Immunotherapy is the process by which certain biological methods are employed to strengthen the immune system. Mostly, it is used for patients with cancer to help them prevent or beat the disease. The immune system is composed of white blood cells which work in connection with the lymph system to fight disease.
Immunotherapy employs the use of medicines or drugs that are extracted from living organisms. This is to ensure that they are effective enough to fight the disease because they can be customized to target certain cells only, among other impressive features.
In order to understand immunotherapy well, we will have to explore the following topics:
- Types of immunotherapy
- How it works
- How it is administered
- Side effects
Types of Immunotherapy
These are the types of immunotherapy that are used to treat cancer mostly.

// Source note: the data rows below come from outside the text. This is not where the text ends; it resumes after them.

<file path="config.mk">
export PLATFORM = sky130hd
export DESIGN_NAME = mem_bridge
export DESIGN_NICKNAME = d
export VERILOG_FILES = /design/src/mem_pkg.sv /design/src/mem_bridge.sv
export SDC_FILE = /design/constraint.sdc
export NUM_CORES = 1
export LEC_CHECK = 0
export BUFFER_PORTS_ARGS = -buffer_cell sky130_fd_sc_hd__buf_2
export CORE_AREA = 3 3 161 163
export CTS_BUF_LIST = sky130_fd_sc_hd__clkbuf_8
export CTS_CLUSTER_DIAMETER = 50
export DETAILED_ROUTE_END_ITERATION = 8
export DIE_AREA = 0 0 164 166
export PLACE_DENSITY = 0.47
export SLEW_MARGIN = 20
export SYNTH_ARGS = -nofsm -noshare
export SYNTH_HDL_FRONTEND = slang
export SYNTH_SLANG_ARGS = --single-unit
</file>
<file path="constraint.sdc">
create_clock -name clk -period 6.7 [get_ports clk]
set_input_delay 1.005 -clock clk [delete_from_list [all_inputs] [get_ports clk]]
set_output_delay 1.005 -clock clk [all_outputs]
set_load 0.01 [all_outputs]
</file>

- Monoclonal Antibodies- These are designed to specifically destroy certain targets in the body. They are aimed at destroying specific types of cells that are malignant. Cancer cells normally look for antigens that will help them in the process of spreading throughout the body. They then attach themselves to these antigens and use them to multiply and grow. Monoclonal antigens are used to target these antigens and destroy them. There is also the concept of precision or targeted therapy, where these monoclonal antibodies are used to identify and tag the cancerous cells. This makes it easier for the immune system to discover and eliminate them.
- Cancer Vaccines- Vaccines are mostly thought of in the context of preventives of impeding disease or expected attack by some form of virus or bacteria. However, in immunotherapy, vaccines are being used to treat some types of cancer. Even after setting in, cancers of the mouth, throat, and cervix among others have been prevented and even treated when it comes to immunotherapy. The vaccines are designed to find and destroy the malignant cells before they can take over and grow.
- Checkpoint Blockers- The human immune system has T-cells, which are the strongest and most successful when it comes to battling diseases that are especially difficult to beat. The body has checkpoints which slow down the release of these cells. By use of checkpoint blockers, the cells which use them to dodge fights will eventually be caught. As these progress, the body will learn to deal with these dodgers on its own by letting loose the T-cells and blocking the pathways used by sneaky cancer cells. However, these drugs have been known to work on certain types of patients only, and they have a host of side effects that cause discomfort.
- General Immunotherapy- These are the therapies that are not focused so much on cancer, but on any and all illnesses that might potentially attack the body. They are not engineered to specifically go to one place but go round the body boosting the Immune system overall.
How It Works
The main idea behind immunotherapy is to do the following:
- Mark cancer cells and make them easier to find.
- Strengthen the immune system against attacks.
- Open up seldom used pathways to find the hiding malignant cells.
The concept lies in the ability to find these hiding cells and destroy them. They are only able to grow and multiply because the immune system is not strong enough to spot them. By use of immunotherapy, all these loopholes can be sealed and the problems eliminated.
How It Is Administered
The drugs are administered in much the same way that other drugs are. These methods include:
- Intravenous/injection- The drugs are put directly into your bloodstream through a vein.
- Intravesical- This is by introducing the immunotherapy substances straight into the bladder.
- Topical- The application of cream on the skin mostly used for skin cancer before it progresses from its early, less serious stages.
- Oral- These are the tablets or capsule that you ingest into your stomach directly.
As it is with all kinds of treatments, there has to be some kind of side effect whose severity will depend on how much of the body you interfered with. Because immunotherapy seeks to tamper with the basic foundation of the immune system, which is one of the body’s biggest systems, you will experience a myriad of effects which include but are not exclusive to:
- Pain at the site of injection
- Weight gain
- Aches in joints
- Lowered blood pressure
- Nausea and vomiting
- Flu-like signs
These will disappear as the body learns to adjust to the treatments. It will get used to the changes and adapt to them while seeking ways to accommodate the changes.
There are risks that come with using such sensitive and powerful methods of treatment like immunotherapy. One thing that should be noted is that death is the least likely risk to occur.
Most of the risks are indicators of an allergic reaction that could potentially be very harmful to the patient.
NOTE: Statistics indicate that only 1 person in every 2 million die from immunotherapy.
- The injection site will itch and swell to indicate allergic reactions
- Allergic symptoms that include; tearing, swelling, and itching of the face
- The occasional death because of sloppily controlled environments
- Abdominal pains
- Nausea and vomiting
- Respiratory difficulties
All of these symptoms, listed above, are indicators that the patient may be experiencing an allergic reaction. These allergic reactions can prove to be fatal at times.
Immunotherapy is a cancer therapy that utilizes the body’s immune system to identify and attack cells that are cancerous. Immunotherapy is a revolutionary type of treatment that has shown much promise in the field of medicine. When you can program a certain cell to attack another specific cell, you have started winning the biology wars.
If the research proves to be successful, we may have the chance for a cancer-free society, a society without all of the suffering and loss that cancer inflicts. We may finally have the ability to properly fight cancer. Welcome to the future of medicine as we know it.